Closed alibenn closed 3 years ago
Thank you @alibenn for reporting this.
I understand you see this error when you select the Spark backend. Would it be possible for you to test with the local backend and let us know if the error is also there? The fix might need to be added to RDataFrame itself and not PyRDF.
@vepadulano might be able to have a look.
I wasn't using the spark backend. There is no spark cluster at the site where the data are. I used whatever the default is and enabled multithreading. ROOT.ROOT.EnableImplicitMT()
In case that matters the software stack used is LCG 96b on centos7 with clang8.
@alibenn can you let us know whether your workaround (using TTree.SetMaxTreeSize
) works? We are a bit low on manpower now to tackle PyRDF issues, but @vepadulano will be joining us beginning of February and he will be able to take care of it.
It just finished and ran though so the workaround worked. real 118m45.256s user 439m17.230s sys 28m22.853s It produced a 120 GB file.
Ok thank you Albert, we will have a look at the issue asap.
Another thing you could try is to run without multi-threading, as the engine to generate the file is different in sequential and MT mode (TFileMerger is not used in sequential mode).
Sure, I will try that overnight. The normal run took 440 CPU minutes so that is what I expect for the runtime. So you want a test where the switchover actually happens (without workaround)?
So you want a test where the switchover actually happens (without workaround)?
Yes that'd be great!
The test is running. The only relevant changes are the removal of EnableImplicitMT and SetMaxTreeSize.
I have done the test and it also fails at the same place. This time with a segmentation fault. Here is the stack trace. Would another run with the "deb" instead of the "opt" platform be useful? ... Fill: Switching to new file: /scratch/test_1.root
Break segmentation violation
Thread 2 (Thread 0x7fa3779d1700 (LWP 118427)):
GLIBC_2.2.5 () from /lib64/libpthread.so.0
Thread 1 (Thread 0x7fa3a5f5b740 (LWP 118392)):
===========================================================
===========================================================
real 516m51.622s user 376m7.708s sys 4m45.716s
Thank you for running the test, we will report back here when we have news. In the meantime, please keep using your workaround.
Hi @alibenn , Thank you for your report and sorry for the late reply. I'm investigating the issue. I created a TTree spanning over multiple files (although for practical reasons it's < 100GB ). I couldn't reproduce the issue you have with sequential Snapshot in PyRDF, but I did reproduce it with multithreaded Snaspshot, both in PyRDF and ROOT RDataFrame alone. I'll keep you updated. Cheers, Vincenzo
Hi @alibenn, Indeed there was an issue with upstream ROOT when using Snapshot with IMT enabled. It should be fixed by https://github.com/root-project/root/pull/6570
I still couldn't reproduce the issue you reported for the sequential case. the TTree should change file by default when it's greater than roughly 100 GB, if I understand correctly at first you were using SetMaxTreeSize
so switching files before the 100GB limit, but the last time you tried without that option so if there's a switchover it means you are storing more than 100GB in memory?
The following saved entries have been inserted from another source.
--- config.mk ---
export PLATFORM = sky130hd
export DESIGN_NAME = motor_segment_queue
export DESIGN_NICKNAME = d
export VERILOG_FILES = /design/src/rtl/motor_pkg.sv /design/src/rtl/motor_segment_queue_seg_fifo.sv /design/src/rtl/motor_segment_queue.sv
export SDC_FILE = /design/constraint.sdc
export NUM_CORES = 1
export LEC_CHECK = 0
export BUFFER_PORTS_ARGS = -buffer_cell sky130_fd_sc_hd__clkbuf_2
export CORE_MARGIN = 3
export CORE_UTILIZATION = 45
export CTS_BUF_LIST = sky130_fd_sc_hd__clkbuf_4
export CTS_CLUSTER_DIAMETER = 100
export DETAILED_ROUTE_END_ITERATION = 6
export SLEW_MARGIN = 15
export SYNTH_ARGS = -nofsm -noshare
export SYNTH_HDL_FRONTEND = slang
export SYNTH_SLANG_ARGS = --single-unit
--- constraint.sdc ---
create_clock -name CLK -period 10.17 [get_ports CLK]
set_input_delay 2.034 -clock CLK [delete_from_list [all_inputs] [get_ports CLK]]
set_output_delay 2.034 -clock CLK [all_outputs]
set_load 0.05 [all_outputs]
--- src/rtl/motor_pkg.sv ---
// Shared types and widths for the stepper segment queue.
// A segment is {direction, step count, step period}.
package motor_pkg;

  localparam int STEPS_W = 13;
  localparam int DIV_W   = 15;
  localparam int DIR_BIT = 12;
  localparam int CNT_W   = 12;

  typedef struct packed {
    logic             dir;
    logic [CNT_W-1:0] steps;
    logic [DIV_W-1:0] divider;
  } seg_t;

  typedef enum logic {
    ST_IDLE = 1'b0,
    ST_RUN  = 1'b1
  } run_state_e;

  function automatic logic [DIV_W-1:0] clamp_div(input logic [DIV_W-1:0] div,
                                                 input logic [DIV_W-1:0] min_div);
    return (div < min_div) ? min_div : div;
  endfunction

endpackage

--- src/rtl/motor_segment_queue_seg_fifo.sv ---
// Single-clock segment FIFO with occupancy count, sticky overflow and a
// registered head output (head_o is valid the cycle after any pointer change).
module seg_fifo
  import motor_pkg::*;
#(
  parameter int DEPTH = 16
) (
  input  logic                     clk,
  input  logic                     rst_n,
  input  logic                     push_i,
  input  seg_t                     push_data_i,
  input  logic                     pop_i,
  output logic                     full_o,
  output logic                     empty_o,
  output logic [$clog2(DEPTH):0]   level_o,
  output logic                     overflow_o,
  output logic                     head_valid_o,
  output seg_t                     head_o
);

  localparam int AW = $clog2(DEPTH);

  seg_t          mem [DEPTH];
  seg_t          head_q;
  logic [AW-1:0] wr_ptr_q, rd_ptr_q;
  logic [AW:0]   count_q, count_d;
  logic          overflow_q, head_valid_q;
  logic          do_push, do_pop;

  assign empty_o  = (count_q == '0);
  assign full_o   = (count_q == (AW+1)'(DEPTH));
  assign do_pop   = pop_i & ~empty_o;
  // A full FIFO still accepts a write when a pop frees the slot in the same cycle.
  assign do_push  = push_i & (~full_o | do_pop);

  always_comb begin
    count_d = count_q;
    if (do_push & ~do_pop)      count_d = count_q + (AW+1)'(1);
    else if (do_pop & ~do_push) count_d = count_q - (AW+1)'(1);
  end

  always_ff @(posedge clk) begin
    if (do_push) mem[wr_ptr_q] <= push_data_i;
    head_q <= mem[rd_ptr_q];
  end

  always_ff @(posedge clk or negedge rst_n) begin
    if (!rst_n) begin
      wr_ptr_q     <= '0;
      rd_ptr_q     <= '0;
      count_q      <= '0;
      overflow_q   <= 1'b0;
      head_valid_q <= 1'b0;
    end else begin
      if (do_push) wr_ptr_q <= wr_ptr_q + AW'(1);
      if (do_pop)  rd_ptr_q <= rd_ptr_q + AW'(1);
      count_q <= count_d;
      if (push_i & full_o & ~do_pop) overflow_q <= 1'b1;
      head_valid_q <= ~empty_o;
    end
  end

  assign level_o      = count_q;
  assign overflow_o   = overflow_q;
  assign head_valid_o = head_valid_q;
  assign head_o       = head_q;

endmodule

--- src/rtl/motor_segment_queue.sv ---
// Segment queue feeding one step generator: clamps/drops writes, pops on the
// generator's active rising edge, and tracks absolute position from step pulses.
module motor_segment_queue
  import motor_pkg::*;
#(
  parameter int DEPTH       = 16,
  parameter int MIN_DIVIDER = 8,
  parameter int POS_W       = 19
) (
  input  logic                    CLK,
  input  logic                    reset_n,
  input  logic                    wr_en,
  input  logic [STEPS_W-1:0]      wr_steps,
  input  logic [DIV_W-1:0]        wr_divider,
  output logic                    full,
  output logic                    empty,
  output logic [$clog2(DEPTH):0]  level,
  output logic                    overflow,
  output logic [STEPS_W-1:0]      stepsToGo,
  output logic [DIV_W-1:0]        divider,
  input  logic                    motor_active,
  input  logic                    motor_step,
  input  logic                    motor_dir,
  input  logic                    pos_clear,
  output logic signed [POS_W-1:0] position,
  output logic                    busy,
  output logic                    running
);

  localparam logic [DIV_W-1:0] MIN_DIV = DIV_W'(MIN_DIVIDER);

  seg_t                    wr_seg, head;
  logic                    push, pop_req, head_valid;
  logic                    act_q, step_q, running_q;
  logic signed [POS_W-1:0] pos_q, pos_d;
  run_state_e              state_q;

  // Zero-step segments are dropped: the generator would re-latch every cycle.
  assign push    = wr_en & (wr_steps[CNT_W-1:0] != '0);
  assign pop_req = motor_active & ~act_q;

  always_comb begin
    wr_seg.dir     = wr_steps[DIR_BIT];
    wr_seg.steps   = wr_steps[CNT_W-1:0];
    wr_seg.divider = clamp_div(wr_divider, MIN_DIV);
  end

  seg_fifo #(.DEPTH(DEPTH)) u_fifo (
    .clk          (CLK),
    .rst_n        (reset_n),
    .push_i       (push),
    .push_data_i  (wr_seg),
    .pop_i        (pop_req),
    .full_o       (full),
    .empty_o      (empty),
    .level_o      (level),
    .overflow_o   (overflow),
    .head_valid_o (head_valid),
    .head_o       (head)
  );

  assign stepsToGo = head_valid ? {head.dir, head.steps} : '0;
  assign divider   = head_valid ? head.divider : MIN_DIV;
  assign busy      = ~empty | motor_active;
  assign running   = running_q;
  assign position  = pos_q;

  always_comb begin
    pos_d = pos_q;
    if (pos_clear)
      pos_d = '0;
    else if (motor_step & ~step_q)
      pos_d = motor_dir ? pos_q + POS_W'(1) : pos_q - POS_W'(1);
  end

  always_ff @(posedge CLK or negedge reset_n) begin
    if (!reset_n) begin
      act_q  <= 1'b0;
      step_q <= 1'b0;
      pos_q  <= '0;
    end else begin
      act_q  <= motor_active;
      step_q <= motor_step;
      pos_q  <= pos_d;
    end
  end

  // RUN holds until the queue is drained and the generator has gone quiet.
  always_ff @(posedge CLK or negedge reset_n) begin
    if (!reset_n) begin
      state_q   <= ST_IDLE;
      running_q <= 1'b0;
    end else begin
      case (state_q)
        ST_IDLE: if (~empty) begin
          state_q   <= ST_RUN;
          running_q <= 1'b1;
        end
        ST_RUN: if (empty & ~motor_active & ~act_q) begin
          state_q   <= ST_IDLE;
          running_q <= 1'b0;
        end
        default: begin
          state_q   <= ST_IDLE;
          running_q <= 1'b0;
        end
      endcase
    end
  end

endmodule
Let me know if I can still help you
The IMT side of this issue has been solved in the linked PR. In the absence of a reproducer, I'll close this issue and if it comes up again a new one can be opened
When running on a large data set at some point TTree decides the file is too large and switches to a new file. This is in TTree::ChangeFile and usually works but when called from PyRDF the process aborts. The output is:
Fill: Switching to new file: /scratch/test2_1.root Fatal in: Output file of the TFile Merger (targeting /scratch/test2.root) has been deleted (likely due to a TTree larger than 100Gb)
aborting
...a lot of stack traces...
When I look at the files the relevant files are:
So the relevant file is not in excess of 100 GB (but close to that) and the second file where the whole thing was supposed to switch over to just exists but was not filled significantly. As a workaround I will try running again with ROOT.TTree.SetMaxTreeSize(10000000000000) (10TB) but this should happen internally when Snapshot encounters a data set larger than the limit so that this feature is effectively disabled and thus the bug is not triggered.